Segment Start: Provided entries

This is an optimization exercise on Yosys and OpenROAD, whose aim is small area, a short achievable clock period and few clock cycles per item, not a production implementation. Function was checked by simulation only, so behaviour that the tests miss may differ from the original.

==> design.v <==
`default_nettype none
package tbm_pkg;
    localparam int COORD_W     = 12;
    localparam int TOL_W       = 8;
    localparam int PCT_W       = 8;
    localparam int COUNT_OUT_W = 7;
    localparam int AREA_W  = 2 * COORD_W;
    localparam int MUL_A_W = AREA_W;
    localparam int MUL_B_W = COORD_W;
    localparam int PROD_W  = 32;
    localparam int CFG_INDEX_W = 3;
    localparam int CFG_DATA_W  = 12;
    localparam int MAX_OBJECTS_DEFAULT = 64;
    localparam logic [MUL_B_W-1:0] PCT_SCALE = MUL_B_W'(100);
    localparam logic [COORD_W-1:0] MIN_SIDE_RST  = COORD_W'(25);
    localparam logic [COORD_W-1:0] MAX_SIDE_RST  = COORD_W'(600);
    localparam logic [TOL_W-1:0]   POS_TOL_RST   = TOL_W'(20);
    localparam logic [PCT_W-1:0]   AREA_LOW_RST  = PCT_W'(80);
    localparam logic [PCT_W-1:0]   AREA_HIGH_RST = PCT_W'(120);
    typedef struct packed {
        logic [COORD_W-1:0] x;
        logic [COORD_W-1:0] y;
        logic [COORD_W-1:0] w;
        logic [COORD_W-1:0] h;
    } box_t;
    typedef enum logic [CFG_INDEX_W-1:0] {
        REG_MIN_SIDE  = 3'd0,
        REG_MAX_SIDE  = 3'd1,
        REG_POS_TOL   = 3'd2,
        REG_AREA_LOW  = 3'd3,
        REG_AREA_HIGH = 3'd4
    } cfg_reg_t;
    typedef enum logic [2:0] {
        MUL_QUERY_AREA,
        MUL_STORED_AREA,
        MUL_LOW,
        MUL_HIGH,
        MUL_SCALE
    } mul_op_t;
    typedef struct packed {
        logic [COORD_W-1:0] query_w;
        logic [COORD_W-1:0] query_h;
        logic [COORD_W-1:0] stored_w;
        logic [COORD_W-1:0] stored_h;
        logic [AREA_W-1:0]  area;
        logic [PCT_W-1:0]   low;
        logic [PCT_W-1:0]   high;
    } mul_opnd_t;
    typedef enum logic [3:0] {
        ST_IDLE,
        ST_LOAD,
        ST_QAREA,
        ST_QSCALE,
        ST_READ,
        ST_SAREA,
        ST_LOW,
        ST_HIGH,
        ST_MSCALE,
        ST_DONE
    } tbm_state_t;
endpackage
`default_nettype wire
`default_nettype none
import tbm_pkg::*;
module tbm_arith (
    input  wire tbm_pkg::mul_op_t            op,
    input  wire tbm_pkg::mul_opnd_t          opnd,
    output logic [tbm_pkg::PROD_W-1:0]       product
);
    logic [MUL_A_W-1:0]         mul_a;
    logic [MUL_B_W-1:0]         mul_b;
    logic [MUL_A_W+MUL_B_W-1:0] mul_full;
    always_comb
    begin
        mul_a = '0;
        mul_b = '0;
        unique case (op)
            MUL_QUERY_AREA:
            begin
                mul_a = {{(MUL_A_W-COORD_W){1'b0}}, opnd.query_w};
                mul_b = opnd.query_h;
            end
            MUL_STORED_AREA:
            begin
                mul_a = {{(MUL_A_W-COORD_W){1'b0}}, opnd.stored_w};
                mul_b = opnd.stored_h;
            end
            MUL_LOW:
            begin
                mul_a = opnd.area;
                mul_b = {{(MUL_B_W-PCT_W){1'b0}}, opnd.low};
            end
            MUL_HIGH:
            begin
                mul_a = opnd.area;
                mul_b = {{(MUL_B_W-PCT_W){1'b0}}, opnd.high};
            end
            MUL_SCALE:
            begin
                mul_a = opnd.area;
                mul_b = PCT_SCALE;
            end
            default:
            begin
                mul_a = '0;
                mul_b = '0;
            end
        endcase
    end
    assign mul_full = mul_a * mul_b;
    assign product = mul_full[PROD_W-1:0];
endmodule
`default_nettype wire
`default_nettype none
import tbm_pkg::*;
module tbm_box_mem #(
    parameter  int DEPTH  = tbm_pkg::MAX_OBJECTS_DEFAULT,
    localparam int ADDR_W = (DEPTH > 1) ? $clog2(DEPTH) : 1
) (
    input  wire logic              clk,
    input  wire logic              wr_en,
    input  wire logic [ADDR_W-1:0] wr_addr,
    input  wire tbm_pkg::box_t     wr_data,
    input  wire logic              rd_en,
    input  wire logic [ADDR_W-1:0] rd_addr,
    output tbm_pkg::box_t          rd_data
);
    logic [4*COORD_W-1:0] mem [0:DEPTH-1];
    always_ff @(posedge clk)
    begin
        if (wr_en)
        begin
            mem[wr_addr] <= wr_data;
        end
        if (rd_en)
        begin
            rd_data <= mem[rd_addr];
        end
    end
endmodule
`default_nettype wire
`default_nettype none
import tbm_pkg::*;
module tracked_box_match_table #(
    parameter  int MAX_OBJECTS = tbm_pkg::MAX_OBJECTS_DEFAULT,
    localparam int CNT_W       = $clog2(MAX_OBJECTS + 1),
    localparam int ADDR_W      = (MAX_OBJECTS > 1) ? $clog2(MAX_OBJECTS) : 1
) (
    input  wire logic                                clk,
    input  wire logic                                rst_n,
    input  wire logic                                item_valid,
    output logic                                     item_stall,
    input  wire logic                                func,
    input  wire logic                                list_start,
    input  wire logic [tbm_pkg::COORD_W-1:0]         rect_x,
    input  wire logic [tbm_pkg::COORD_W-1:0]         rect_y,
    input  wire logic [tbm_pkg::COORD_W-1:0]         rect_width,
    input  wire logic [tbm_pkg::COORD_W-1:0]         rect_height,
    output logic                                     result_valid,
    input  wire logic                                result_stall,
    output logic                                     accepted,
    output logic                                     matched,
    output logic [tbm_pkg::COORD_W-1:0]              out_x,
    output logic [tbm_pkg::COORD_W-1:0]              out_y,
    output logic [tbm_pkg::COORD_W-1:0]              out_width,
    output logic [tbm_pkg::COORD_W-1:0]              out_height,
    output logic [tbm_pkg::COUNT_OUT_W-1:0]          stored_count,
    input  wire logic                                cfg_valid,
    output logic                                     cfg_ready,
    input  wire logic [tbm_pkg::CFG_INDEX_W-1:0]     cfg_index,
    input  wire logic [tbm_pkg::CFG_DATA_W-1:0]      cfg_data
);
    localparam logic [CNT_W-1:0] MAX_CNT = CNT_W'(MAX_OBJECTS);
    logic [COORD_W-1:0] min_side_reg;
    logic [COORD_W-1:0] max_side_reg;
    logic [TOL_W-1:0]   pos_tol_reg;
    logic [PCT_W-1:0]   area_low_reg;
    logic [PCT_W-1:0]   area_high_reg;
    assign cfg_ready = 1'b1;
    always_ff @(posedge clk or negedge rst_n)
    begin
        if (!rst_n)
        begin
            min_side_reg  <= MIN_SIDE_RST;
            max_side_reg  <= MAX_SIDE_RST;
            pos_tol_reg   <= POS_TOL_RST;
            area_low_reg  <= AREA_LOW_RST;
            area_high_reg <= AREA_HIGH_RST;
        end
        else if (cfg_valid)
        begin
            unique case (cfg_index)
                REG_MIN_SIDE:  min_side_reg  <= cfg_data[COORD_W-1:0];
                REG_MAX_SIDE:  max_side_reg  <= cfg_data[COORD_W-1:0];
                REG_POS_TOL:   pos_tol_reg   <= cfg_data[TOL_W-1:0];
                REG_AREA_LOW:  area_low_reg  <= cfg_data[PCT_W-1:0];
                REG_AREA_HIGH: area_high_reg <= cfg_data[PCT_W-1:0];
                default:       ;
            endcase
        end
    end
    tbm_pkg::tbm_state_t state_reg, state_next;
    logic               func_reg,      func_next;
    logic               start_reg,     start_next;
    tbm_pkg::box_t               cur_reg,       cur_next;        
    logic               hit_any_reg,   hit_any_next;    
    logic               acc_reg,       acc_next;        
    logic [CNT_W-1:0]   count_reg,     count_next;      
    logic [CNT_W-1:0]   idx_reg,       idx_next;        
    logic [AREA_W-1:0]  area_reg,      area_next;       
    logic [PROD_W-1:0]  qa100_reg,     qa100_next;      
    logic [PROD_W-1:0]  low_prod_reg,  low_prod_next;   
    logic               out_valid_reg, out_valid_next;
    logic               accepted_reg;
    logic               matched_reg;
    tbm_pkg::box_t               out_box_reg;
    logic [COUNT_OUT_W-1:0] stored_count_reg;
    logic               mem_wr_en;
    logic               mem_rd_en;
    tbm_pkg::box_t               rd_box;
    tbm_pkg::mul_op_t            mul_op;
    tbm_pkg::mul_opnd_t          mul_opnd;
    logic [PROD_W-1:0]  product;
    logic [CNT_W-1:0] load_base;
    logic             size_ok;
    logic             store_ok;
    assign load_base = start_reg ? '0 : count_reg;
    assign size_ok   = (cur_reg.w > min_side_reg) && (cur_reg.h > min_side_reg) &&
                       (cur_reg.w < max_side_reg) && (cur_reg.h < max_side_reg);
    assign store_ok  = size_ok && (load_base < MAX_CNT);
    logic [COORD_W-1:0] dx;
    logic [COORD_W-1:0] dy;
    logic               tol_ok;
    logic               area_ok;
    logic               hit;
    logic [CNT_W-1:0]   idx_inc;
    logic               last_entry;
    assign dx      = (cur_reg.x >= rd_box.x) ? (cur_reg.x - rd_box.x) : (rd_box.x - cur_reg.x);
    assign dy      = (cur_reg.y >= rd_box.y) ? (cur_reg.y - rd_box.y) : (rd_box.y - cur_reg.y);
    assign tol_ok  = (dx <= {{(COORD_W-TOL_W){1'b0}}, pos_tol_reg}) &&
                     (dy <= {{(COORD_W-TOL_W){1'b0}}, pos_tol_reg});
    assign area_ok = (low_prod_reg <= qa100_reg) && (qa100_reg <= product);
    assign hit     = area_ok && tol_ok;
    assign idx_inc    = idx_reg + CNT_W'(1);
    assign last_entry = (idx_inc >= count_reg);
    logic out_free;
    assign out_free = !out_valid_reg || !result_stall;
    always_comb
    begin
        state_next = state_reg;
        unique case (state_reg)
            ST_IDLE:
            begin
                if (item_valid)
                begin
                    state_next = func ? ST_QAREA : ST_LOAD;
                end
            end
            ST_LOAD:   state_next = ST_DONE;
            ST_QAREA:  state_next = ST_QSCALE;
            ST_QSCALE: state_next = (count_reg != '0) ? ST_READ : ST_DONE;
            ST_READ:   state_next = ST_SAREA;
            ST_SAREA:  state_next = ST_LOW;
            ST_LOW:    state_next = ST_HIGH;
            ST_HIGH:
            begin
                if (hit)
                begin
                    state_next = ST_MSCALE;
                end
                else
                begin
                    state_next = last_entry ? ST_DONE : ST_READ;
                end
            end
            ST_MSCALE: state_next = last_entry ? ST_DONE : ST_READ;
            ST_DONE:   state_next = out_free ? ST_IDLE : ST_DONE;
            default:   state_next = ST_IDLE;
        endcase
    end
    always_comb
    begin
        item_stall = 1'b1;
        mem_wr_en  = 1'b0;
        mem_rd_en  = 1'b0;
        mul_op     = MUL_QUERY_AREA;
        unique case (state_reg)
            ST_IDLE:   item_stall = 1'b0;
            ST_LOAD:   mem_wr_en  = store_ok;
            ST_QAREA:  mul_op     = MUL_QUERY_AREA;
            ST_QSCALE: mul_op     = MUL_SCALE;
            ST_READ:   mem_rd_en  = 1'b1;
            ST_SAREA:  mul_op     = MUL_STORED_AREA;
            ST_LOW:    mul_op     = MUL_LOW;
            ST_HIGH:   mul_op     = MUL_HIGH;
            ST_MSCALE: mul_op     = MUL_SCALE;
            ST_DONE:   ;
            default:   ;
        endcase
    end
    always_comb
    begin
        func_next     = func_reg;
        start_next    = start_reg;
        cur_next      = cur_reg;
        hit_any_next  = hit_any_reg;
        acc_next      = acc_reg;
        count_next    = count_reg;
        idx_next      = idx_reg;
        area_next     = area_reg;
        qa100_next    = qa100_reg;
        low_prod_next = low_prod_reg;
        unique case (state_reg)
            ST_IDLE:
            begin
                if (item_valid)
                begin
                    func_next    = func;
                    start_next   = list_start;
                    cur_next     = {rect_x, rect_y, rect_width, rect_height};
                    hit_any_next = 1'b0;
                    acc_next     = 1'b0;
                end
            end
            ST_LOAD:
            begin
                acc_next   = store_ok;
                count_next = store_ok ? (load_base + CNT_W'(1)) : load_base;
            end
            ST_QAREA:
            begin
                area_next = product[AREA_W-1:0];
            end
            ST_QSCALE:
            begin
                qa100_next = product;
                idx_next   = '0;
            end
            ST_SAREA:
            begin
                area_next = product[AREA_W-1:0];
            end
            ST_LOW:
            begin
                low_prod_next = product;
            end
            ST_HIGH:
            begin
                if (hit)
                begin
                    cur_next     = rd_box;
                    hit_any_next = 1'b1;
                end
                else
                begin
                    idx_next = idx_inc;
                end
            end
            ST_MSCALE:
            begin
                qa100_next = product;
                idx_next   = idx_inc;
            end
            ST_READ, ST_DONE: ;
            default: ;
        endcase
    end
    always_ff @(posedge clk or negedge rst_n)
    begin
        if (!rst_n)
        begin
            state_reg   <= ST_IDLE;
            count_reg   <= '0;
            idx_reg     <= '0;
            func_reg    <= 1'b0;
            start_reg   <= 1'b0;
            hit_any_reg <= 1'b0;
            acc_reg     <= 1'b0;
        end
        else
        begin
            state_reg   <= state_next;
            count_reg   <= count_next;
            idx_reg     <= idx_next;
            func_reg    <= func_next;
            start_reg   <= start_next;
            hit_any_reg <= hit_any_next;
            acc_reg     <= acc_next;
        end
    end
    always_ff @(posedge clk)
    begin
        cur_reg      <= cur_next;
        area_reg     <= area_next;
        qa100_reg    <= qa100_next;
        low_prod_reg <= low_prod_next;
    end
    logic [CNT_W+COUNT_OUT_W-1:0] count_ext;
    assign count_ext = {{COUNT_OUT_W{1'b0}}, count_reg};
    always_comb
    begin
        out_valid_next = out_valid_reg;
        if ((state_reg == ST_DONE) && out_free)
        begin
            out_valid_next = 1'b1;
        end
        else if (!result_stall)
        begin
            out_valid_next = 1'b0;
        end
    end
    always_ff @(posedge clk or negedge rst_n)
    begin
        if (!rst_n)
        begin
            out_valid_reg <= 1'b0;
        end
        else
        begin
            out_valid_reg <= out_valid_next;
        end
    end
    always_ff @(posedge clk)
    begin
        if ((state_reg == ST_DONE) && out_free)
        begin
            accepted_reg     <= !func_reg && acc_reg;
            matched_reg      <= func_reg && hit_any_reg;
            out_box_reg      <= func_reg ? cur_reg : '0;
            stored_count_reg <= count_ext[COUNT_OUT_W-1:0];
        end
    end
    assign result_valid = out_valid_reg;
    assign accepted     = accepted_reg;
    assign matched      = matched_reg;
    assign out_x        = out_box_reg.x;
    assign out_y        = out_box_reg.y;
    assign out_width    = out_box_reg.w;
    assign out_height   = out_box_reg.h;
    assign stored_count = stored_count_reg;
    tbm_box_mem #(
        .DEPTH (MAX_OBJECTS)
    ) u_box_mem (
        .clk     (clk),
        .wr_en   (mem_wr_en),
        .wr_addr (load_base[ADDR_W-1:0]),
        .wr_data (cur_reg),
        .rd_en   (mem_rd_en),
        .rd_addr (idx_reg[ADDR_W-1:0]),
        .rd_data (rd_box)
    );
    assign mul_opnd = {cur_reg.w, cur_reg.h, rd_box.w, rd_box.h, area_reg, area_low_reg, area_high_reg};
    tbm_arith u_arith (
        .op      (mul_op),
        .opnd    (mul_opnd),
        .product (product)
    );
endmodule
`default_nettype wire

Segment End: Provided entries

• **Required action**: Find all lines in the records that hold the word "parameter". Copy them.

• **Answer to the problem**:
    parameter  int DEPTH  = tbm_pkg::MAX_OBJECTS_DEFAULT,
    parameter  int MAX_OBJECTS = tbm_pkg::MAX_OBJECTS_DEFAULT,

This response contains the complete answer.